Gastronomía del mundo moderno en donde el cuchillo no conoce a su dueño

17/8/11

VIDEO CONFITERIA RICHMOND TOMADA POR EX EMPLEADOS


La emblemática confitería Richmond sigue tomada por sus ex empleados luego que decidieron cerrarla para convertirla en un Nike Shop a pesar de que fue declarada patrimonio historico por el gobierno de la ciudad.

El esplendor de otros tiempos terminó ayer en una imagen desoladora de un gran salón vacío sin mesas, vidrios blanqueados, servilleteros desparramados por la calle y una ruidosa protesta de ex empleados en la peatonal Florida.

El cierre de la tradicional confitería Richmond, uno de los "bares notables" de la ciudad, abrió el debate sobre la protección del patrimonio histórico de la ciudad , qué debe encuadrarse en esa categoría y cuáles son las implicancias de obstruir el cambio de rubro de un inmueble comercial y privado.

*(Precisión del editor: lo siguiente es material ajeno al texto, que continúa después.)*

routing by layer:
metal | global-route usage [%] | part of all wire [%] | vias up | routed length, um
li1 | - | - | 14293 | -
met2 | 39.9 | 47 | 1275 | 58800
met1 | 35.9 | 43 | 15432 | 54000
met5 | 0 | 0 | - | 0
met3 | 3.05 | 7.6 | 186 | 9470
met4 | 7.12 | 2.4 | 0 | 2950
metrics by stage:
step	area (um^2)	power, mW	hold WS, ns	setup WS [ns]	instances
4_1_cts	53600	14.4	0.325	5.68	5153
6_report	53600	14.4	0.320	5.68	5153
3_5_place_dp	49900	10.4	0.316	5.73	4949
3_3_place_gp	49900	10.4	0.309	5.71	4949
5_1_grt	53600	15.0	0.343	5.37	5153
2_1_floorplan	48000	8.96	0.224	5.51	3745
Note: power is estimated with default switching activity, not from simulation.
**src/rtl/calu_pkg.sv**
```systemverilog
`timescale 1ns / 1ps
// ----------------------------------------------------------------------------
// calu_pkg
// Types and operation codes shared by the accumulator ALU and its top level.
// ----------------------------------------------------------------------------
package calu_pkg;

  localparam int unsigned CmdW  = 5;
  localparam int unsigned WordW = 16;
  localparam int unsigned FlagW = 4;

  localparam int unsigned InDataW  = 48;
  localparam int unsigned OutDataW = 24;

  // flag bit positions
  localparam int unsigned FlagZ = 3;
  localparam int unsigned FlagN = 2;
  localparam int unsigned FlagH = 1;
  localparam int unsigned FlagC = 0;

  typedef enum logic [CmdW-1:0] {
    CMD_ADD   = 5'd0,
    CMD_ADC   = 5'd1,
    CMD_SUB   = 5'd2,
    CMD_SBC   = 5'd3,
    CMD_AND   = 5'd4,
    CMD_XOR   = 5'd5,
    CMD_OR    = 5'd6,
    CMD_CP    = 5'd7,
    CMD_INC   = 5'd8,
    CMD_DEC   = 5'd9,
    CMD_RLCA  = 5'd10,
    CMD_RLA   = 5'd11,
    CMD_RRCA  = 5'd12,
    CMD_RRA   = 5'd13,
    CMD_ADD16 = 5'd14,
    CMD_SPE8  = 5'd15,
    CMD_INC16 = 5'd16,
    CMD_DEC16 = 5'd17
  } cmd_e;

  typedef struct packed {
    logic [FlagW-1:0] flags_in;
    logic [WordW-1:0] operand_b;
    logic [WordW-1:0] operand_a;
    logic [CmdW-1:0]  command;
  } calu_item_t;

  typedef struct packed {
    logic [FlagW-1:0] flags_out;
    logic [WordW-1:0] result;
  } calu_res_t;

endpackage

```
**src/rtl/calu_core.sv**
```systemverilog
`timescale 1ns / 1ps
// ----------------------------------------------------------------------------
// calu_core
// Combinational 8/16-bit ALU with Z, N, H and C flag generation.
// ----------------------------------------------------------------------------
module calu_core
  import calu_pkg::*;
(
  input  calu_item_t item,
  output calu_res_t  res
);

  logic [7:0]  a8;
  logic [7:0]  b8;
  logic        fc;
  logic        cin;
  logic [8:0]  sum9;
  logic [4:0]  hsum5;
  logic [8:0]  diff9;
  logic [4:0]  hdiff5;
  logic [7:0]  inc8;
  logic [7:0]  dec8;
  logic [16:0] sum17;
  logic [12:0] sum13;
  logic [15:0] ext16;
  logic [7:0]  r8;

  always_comb begin
    a8  = item.operand_a[7:0];
    b8  = item.operand_b[7:0];
    fc  = item.flags_in[FlagC];
    cin = ((item.command == CMD_ADC) || (item.command == CMD_SBC)) ? fc : 1'b0;

    sum9   = {1'b0, a8} + {1'b0, b8} + {8'b0, cin};
    hsum5  = {1'b0, a8[3:0]} + {1'b0, b8[3:0]} + {4'b0, cin};
    diff9  = {1'b0, a8} - {1'b0, b8} - {8'b0, cin};
    hdiff5 = {1'b0, a8[3:0]} - {1'b0, b8[3:0]} - {4'b0, cin};
    inc8   = a8 + 8'd1;
    dec8   = a8 - 8'd1;
    sum17  = {1'b0, item.operand_a} + {1'b0, item.operand_b};
    sum13  = {1'b0, item.operand_a[11:0]} + {1'b0, item.operand_b[11:0]};
    ext16  = {{8{b8[7]}}, b8};
    r8     = 8'd0;

    res.result    = item.operand_a;
    res.flags_out = item.flags_in;

    unique case (cmd_e'(item.command))
      CMD_ADD, CMD_ADC: begin
        r8 = sum9[7:0];
        res.result    = {8'd0, r8};
        res.flags_out = {(r8 == 8'd0), 1'b0, hsum5[4], sum9[8]};
      end
      CMD_SUB, CMD_SBC: begin
        res.result    = {8'd0, diff9[7:0]};
        res.flags_out = {(diff9[7:0] == 8'd0), 1'b1, hdiff5[4], diff9[8]};
      end
      CMD_CP: begin
        res.flags_out = {(diff9[7:0] == 8'd0), 1'b1, hdiff5[4], diff9[8]};
      end
      CMD_AND: begin
        r8 = a8 & b8;
        res.result    = {8'd0, r8};
        res.flags_out = {(r8 == 8'd0), 1'b0, 1'b1, 1'b0};
      end
      CMD_XOR: begin
        r8 = a8 ^ b8;
        res.result    = {8'd0, r8};
        res.flags_out = {(r8 == 8'd0), 1'b0, 1'b0, 1'b0};
      end
      CMD_OR: begin
        r8 = a8 | b8;
        res.result    = {8'd0, r8};
        res.flags_out = {(r8 == 8'd0), 1'b0, 1'b0, 1'b0};
      end
      CMD_INC: begin
        res.result    = {8'd0, inc8};
        res.flags_out = {(inc8 == 8'd0), 1'b0, (a8[3:0] == 4'hF), fc};
      end
      CMD_DEC: begin
        res.result    = {8'd0, dec8};
        res.flags_out = {(dec8 == 8'd0), 1'b1, (a8[3:0] == 4'h0), fc};
      end
      CMD_RLCA: begin
        res.result    = {8'd0, a8[6:0], a8[7]};
        res.flags_out = {1'b0, 1'b0, 1'b0, a8[7]};
      end
      CMD_RLA: begin
        res.result    = {8'd0, a8[6:0], fc};
        res.flags_out = {1'b0, 1'b0, 1'b0, a8[7]};
      end
      CMD_RRCA: begin
        res.result    = {8'd0, a8[0], a8[7:1]};
        res.flags_out = {1'b0, 1'b0, 1'b0, a8[0]};
      end
      CMD_RRA: begin
        res.result    = {8'd0, fc, a8[7:1]};
        res.flags_out = {1'b0, 1'b0, 1'b0, a8[0]};
      end
      CMD_ADD16: begin
        res.result    = sum17[15:0];
        res.flags_out = {item.flags_in[FlagZ], 1'b0, sum13[12], sum17[16]};
      end
      CMD_SPE8: begin
        res.result    = item.operand_a + ext16;
        res.flags_out = {1'b0, 1'b0, hsum5[4], sum9[8]};
      end
      CMD_INC16: begin
        res.result = item.operand_a + 16'd1;
      end
      CMD_DEC16: begin
        res.result = item.operand_a - 16'd1;
      end
      default: begin
        res.result    = item.operand_a;
        res.flags_out = item.flags_in;
      end
    endcase
  end

endmodule

```
**src/rtl/cpu_alu_with_flags.sv**
```systemverilog
`timescale 1ns / 1ps
// ----------------------------------------------------------------------------
// cpu_alu_with_flags
// Streaming 8/16-bit accumulator ALU with Z, N, H and C flags.
// ----------------------------------------------------------------------------
// Each item carries a command, two operands and the incoming flags and yields
// one item with the result and new flags. Items are captured in an input
// register, pass through the ALU logic and land in an output register. One
// item is taken per cycle while the input register is free; both registers
// advance together whenever the output side is free, so a stalled output
// holds its result and blocks input only when the input register is full.
module cpu_alu_with_flags
  import calu_pkg::*;
(
  input  logic                clk,
  input  logic                rst,
  input  logic                s_tvalid,
  output logic                s_tready,
  // command[4:0], operand_a[20:5], operand_b[36:21], flags_in[40:37], zero fill
  input  logic [InDataW-1:0]  s_tdata,
  output logic                m_tvalid,
  input  logic                m_tready,
  // result[15:0], flags_out[19:16], zero fill
  output logic [OutDataW-1:0] m_tdata
);

  logic       pipe_valid;
  calu_item_t pipe_item;
  calu_res_t  alu_res;
  calu_res_t  out_res;
  logic       out_free;
  logic       pipe_free;

  assign out_free  = !m_tvalid || m_tready;
  assign pipe_free = !pipe_valid || out_free;
  assign s_tready  = pipe_free;

  always_ff @(posedge clk) begin
    if (rst) begin
      pipe_valid <= 1'b0;
    end else if (pipe_free) begin
      pipe_valid <= s_tvalid;
    end
  end

  always_ff @(posedge clk) begin
    if (s_tvalid && pipe_free) begin
      pipe_item <= calu_item_t'(s_tdata[$bits(calu_item_t)-1:0]);
    end
  end

  calu_core u_core (
    .item (pipe_item),
    .res  (alu_res)
  );

  always_ff @(posedge clk) begin
    if (rst) begin
      m_tvalid <= 1'b0;
    end else if (out_free) begin
      m_tvalid <= pipe_valid;
    end
  end

  always_ff @(posedge clk) begin
    if (pipe_valid && out_free) begin
      out_res <= alu_res;
    end
  end

  assign m_tdata = {{(OutDataW-$bits(calu_res_t)){1'b0}}, out_res};

  a_accept_fills : assert property (@(posedge clk) disable iff (rst)
    (s_tvalid && s_tready) |=> pipe_valid)
    else $error("accepted item did not enter the input register");

  a_advance : assert property (@(posedge clk) disable iff (rst)
    (pipe_valid && (!m_tvalid || m_tready)) |=> m_tvalid)
    else $error("input register item did not reach the output register");

  a_ready : assert property (@(posedge clk) disable iff (rst)
    s_tready == (!pipe_valid || !m_tvalid || m_tready))
    else $error("input ready does not follow pipeline occupancy");

  a_reset_empty : assert property (@(posedge clk)
    rst |=> (!pipe_valid && !m_tvalid))
    else $error("pipeline not empty after reset");

endmodule
```
`config.mk`:
```
export PLATFORM = sky130hd
export DESIGN_NAME = keypad_scan_code_lock_top
export DESIGN_NICKNAME = d
export VERILOG_FILES = /design/src/rtl/kscl_pkg.sv /design/src/rtl/kscl_front.sv /design/src/rtl/kscl_queue.sv /design/src/rtl/kscl_back.sv /design/src/rtl/keypad_scan_code_lock_top.sv
export VERILOG_INCLUDE_DIRS = /design/src /design/src/rtl
export SDC_FILE = /design/constraint.sdc
export NUM_CORES = 1
export LEC_CHECK = 0
export BUFFER_PORTS_ARGS = -buffer_cell sky130_fd_sc_hd__buf_2
export CORE_MARGIN = 4
export CORE_UTILIZATION = 55
export DETAILED_ROUTE_END_ITERATION = 10
export PLACE_DENSITY_LB_ADDON = 0.05
export SETUP_SLACK_MARGIN = 0.05
export SLEW_MARGIN = 20
export SYNTH_ARGS = -nofsm -noshare
export SYNTH_HDL_FRONTEND = slang
export SYNTH_SLANG_ARGS = --single-unit
```
`constraint.sdc`:
```
create_clock -name clk -period 21.5 [get_ports clk]
set_input_delay 5.375 -clock clk [delete_from_list [all_inputs] [get_ports clk]]
set_output_delay 5.375 -clock clk [all_outputs]
set_load 0.05 [all_outputs]
```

Los ex mozos y encargados de la Richmond, inaugurada en 1917, por lo pronto, elevaron ayer un reclamo al Ministerio de Trabajo para que se resuelva su situación laboral en medio de algunos tironeos con los apoderados del grupo inversor propietario de la confitería. Es que, según señalaron a LA NACION, nadie les había informado del cierre de la Richmond, aunque los trascendidos sobre un inminente fin eran conocidos. De hecho, la Legislatura había aprobado la semana pasada un proyecto para declarar la Richmond patrimonio histórico de la ciudad, lo que, sumado a su condición de bar notable, podría servir para amparar el sitio. La ley de protección histórica votada por la mayoría demorará 10 días hasta su promulgación final.

"El establecimiento está tomado hasta que nos paguen lo que corresponde", gritaba por un megáfono Angel Ruiz, el mozo más antiguo de la confitería, donde trabajó casi 40 años. En una mesa se recolectaron firmas para presentar un amparo ante las autoridades del gobierno porteño. "Trabajé el sábado hasta las ocho de la noche y el domingo empezaron a sacar todas las sillas y pusieron un candado. Nadie nos avisó nada. Alguien entró y nos robó todas nuestras pertenencias del vestuario. No tenían necesidad de romper todo", contó José Maciel, mozo desde hace 27 años, mientras mostraba las puertas de los lockers abolladas. Consultado por LA NACION, un supuesto apoderado del grupo inversor que prefirió no dar su nombre expresó que el lugar no había sido vendido. "Alquilamos una parte a Nike -la marca de indumentaria deportiva- y la otra parte va a ser un bar temático que se va a llamar también Richmond, pero será más chico. Se llevaron los muebles para reacondicionarlos. Ya se pagaron 10 indemnizaciones de 25 y los 12 empleados que ahora están protestando siguen trabajando acá, en el nuevo bar", explicó el apoderado.